TASK INSTRUCTIONS
Determine how many lines in the listing contain the string "cells". Only that number goes in the answer.

RECORD EXTRACTS

· · · ·

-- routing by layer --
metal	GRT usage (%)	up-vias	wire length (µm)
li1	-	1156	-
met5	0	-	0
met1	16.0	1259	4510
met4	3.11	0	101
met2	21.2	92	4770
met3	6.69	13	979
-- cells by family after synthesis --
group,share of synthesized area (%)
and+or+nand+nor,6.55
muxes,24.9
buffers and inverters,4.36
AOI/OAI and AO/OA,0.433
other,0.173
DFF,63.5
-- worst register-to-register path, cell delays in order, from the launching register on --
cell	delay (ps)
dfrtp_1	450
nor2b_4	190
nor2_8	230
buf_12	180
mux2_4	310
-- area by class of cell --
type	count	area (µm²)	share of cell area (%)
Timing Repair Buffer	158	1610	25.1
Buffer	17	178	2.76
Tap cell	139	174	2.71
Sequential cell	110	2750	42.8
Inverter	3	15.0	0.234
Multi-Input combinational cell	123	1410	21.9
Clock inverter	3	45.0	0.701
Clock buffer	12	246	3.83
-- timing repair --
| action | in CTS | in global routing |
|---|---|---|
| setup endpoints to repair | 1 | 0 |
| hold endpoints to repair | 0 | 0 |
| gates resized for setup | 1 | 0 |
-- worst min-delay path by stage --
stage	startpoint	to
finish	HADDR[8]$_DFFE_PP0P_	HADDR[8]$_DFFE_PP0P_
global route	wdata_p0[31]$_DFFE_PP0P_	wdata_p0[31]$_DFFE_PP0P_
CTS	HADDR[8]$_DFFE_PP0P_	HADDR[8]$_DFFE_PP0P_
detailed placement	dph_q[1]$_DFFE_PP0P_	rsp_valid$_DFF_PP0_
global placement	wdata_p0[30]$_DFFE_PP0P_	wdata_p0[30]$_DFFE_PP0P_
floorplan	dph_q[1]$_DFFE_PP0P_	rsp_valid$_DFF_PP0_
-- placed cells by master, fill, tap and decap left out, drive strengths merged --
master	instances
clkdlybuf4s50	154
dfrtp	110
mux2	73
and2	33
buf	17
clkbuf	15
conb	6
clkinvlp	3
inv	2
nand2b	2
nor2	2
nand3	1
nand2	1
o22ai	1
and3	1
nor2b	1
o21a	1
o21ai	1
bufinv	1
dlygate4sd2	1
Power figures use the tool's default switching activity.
[src/rtl/frame_divider.sv]
// Frame-tick rising-edge detect plus a 4-bit prescaler that pulses every DIV ticks.
// Latency: div_pulse is combinational in the cycle of the DIV-th rising tick.
// No backpressure; clr or !en holds the count at zero.
module frame_divider #(
    parameter int DIV = 2
) (
    input  logic clk,
    input  logic reset,
    input  logic frame_tick,
    input  logic en,
    input  logic clr,
    output logic div_pulse
);

    localparam logic [3:0] LAST = 4'(DIV - 1);

    logic       tick_d;
    logic       tick_rise;
    logic [3:0] cnt;

    // A tick held high for several cycles counts once.
    assign tick_rise = frame_tick & ~tick_d;
    assign div_pulse = en & ~clr & tick_rise & (cnt == LAST);

    always_ff @(posedge clk or posedge reset) begin
        if (reset) begin
            tick_d <= 1'b0;
            cnt    <= 4'd0;
        end else begin
            tick_d <= frame_tick;
            if (!en || clr) begin
                cnt <= 4'd0;
            end else if (tick_rise) begin
                cnt <= div_pulse ? 4'd0 : cnt + 4'd1;
            end
        end
    end

endmodule

[src/rtl/flag_raise_ctrl.sv]
// Flag raise/lower sequencer: moves the cloth one row every STEP_FRAMES ticks and waves it when up.
// Latency: requests take effect the next cycle; cloth moves only on frame-tick edges.
// No backpressure; requests that do not apply in the current state are dropped.
module flag_raise_ctrl
    import ui_pkg::*;
#(
    parameter int FLAG_TOP_Y   = FLAG_TOP_Y_DEF,
    parameter int FLAG_HEIGHT  = FLAG_HEIGHT_DEF,
    parameter int FLAG_CLOTH_H = FLAG_CLOTH_H_DEF,
    parameter int STEP_FRAMES  = STEP_FRAMES_DEF,
    parameter int WAVE_FRAMES  = WAVE_FRAMES_DEF
) (
    input  logic           clk,
    input  logic           reset,
    input  logic           frame_tick,
    input  logic           raise_req,
    input  logic           lower_req,
    output logic [Y_W-1:0] cloth_top_y,
    output logic [1:0]     wave_phase,
    output logic           busy,
    output logic           raised,
    output logic           done
);

    localparam logic [Y_W-1:0] TOP_Y = Y_W'(FLAG_TOP_Y);
    localparam logic [Y_W-1:0] BOT_Y = Y_W'(flag_bot_y(FLAG_TOP_Y, FLAG_HEIGHT, FLAG_CLOTH_H));

    flag_state_t state, state_nxt;
    logic        reversal;
    logic        step_pulse;
    logic        wave_pulse;
    logic        moving;

    assign moving = (state == RAISING) || (state == LOWERING);
    assign busy   = moving;
    assign raised = (state == UP);

    frame_divider #(.DIV(STEP_FRAMES)) u_step_div (
        .clk        (clk),
        .reset      (reset),
        .frame_tick (frame_tick),
        .en         (moving),
        .clr        (reversal),
        .div_pulse  (step_pulse)
    );

    frame_divider #(.DIV(WAVE_FRAMES)) u_wave_div (
        .clk        (clk),
        .reset      (reset),
        .frame_tick (frame_tick),
        .en         (raised),
        .clr        (1'b0),
        .div_pulse  (wave_pulse)
    );

    always_ff @(posedge clk or posedge reset) begin
        if (reset) begin
            state <= DOWN;
        end else begin
            state <= state_nxt;
        end
    end

    // Raise wins over lower when both arrive together; reversal beats arrival.
    always_comb begin
        state_nxt = state;
        reversal  = 1'b0;
        case (state)
            DOWN: begin
                if (raise_req) state_nxt = RAISING;
            end
            RAISING: begin
                if (lower_req && !raise_req) begin
                    state_nxt = LOWERING;
                    reversal  = 1'b1;
                end else if (cloth_top_y == TOP_Y) begin
                    state_nxt = UP;
                end
            end
            UP: begin
                if (lower_req && !raise_req) state_nxt = LOWERING;
            end
            LOWERING: begin
                if (raise_req) begin
                    state_nxt = RAISING;
                    reversal  = 1'b1;
                end else if (cloth_top_y == BOT_Y) begin
                    state_nxt = DOWN;
                end
            end
            default: state_nxt = DOWN;
        endcase
    end

    // The limit guards stop a tick landing in the single cycle spent at an end row.
    always_ff @(posedge clk or posedge reset) begin
        if (reset) begin
            cloth_top_y <= BOT_Y;
            wave_phase  <= 2'd0;
            done        <= 1'b0;
        end else begin
            if (step_pulse && state == RAISING && cloth_top_y != TOP_Y) begin
                cloth_top_y <= cloth_top_y - Y_W'(1);
            end else if (step_pulse && state == LOWERING && cloth_top_y != BOT_Y) begin
                cloth_top_y <= cloth_top_y + Y_W'(1);
            end

            if (state_nxt != UP) begin
                wave_phase <= 2'd0;
            end else if (wave_pulse) begin
                wave_phase <= wave_phase + 2'd1;
            end

            done <= ((state == RAISING) && (state_nxt == UP)) ||
                    ((state == LOWERING) && (state_nxt == DOWN));
        end
    end

endmodule
[config.mk]
export PLATFORM = sky130hd
export DESIGN_NAME = flag_raise_ctrl
export DESIGN_NICKNAME = d
export VERILOG_FILES = /design/src/rtl/ui_pkg.sv /design/src/rtl/frame_divider.sv /design/src/rtl/flag_raise_ctrl.sv
export SDC_FILE = /design/constraint.sdc
export NUM_CORES = 1
export LEC_CHECK = 0
export CAP_MARGIN = 25
export CORE_ASPECT_RATIO = 0.75
export CORE_UTILIZATION = 49
export CTS_CLUSTER_DIAMETER = 60
export DETAILED_ROUTE_END_ITERATION = 16
export GPL_ROUTABILITY_DRIVEN = 1
export HOLD_SLACK_MARGIN = 0.05
export PLACE_DENSITY = 0.79
export SLEW_MARGIN = 20
export SYNTH_ARGS = -nofsm -noshare
export SYNTH_HDL_FRONTEND = slang
export SYNTH_SLANG_ARGS = --single-unit
[constraint.sdc]
create_clock -name clk -period 2.5 [get_ports clk]
set_input_delay 0.625 -clock clk [delete_from_list [all_inputs] [get_ports clk]]
set_output_delay 0.625 -clock clk [all_outputs]
set_load 0.005 [all_outputs]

· · · ·

FINAL ANSWER
2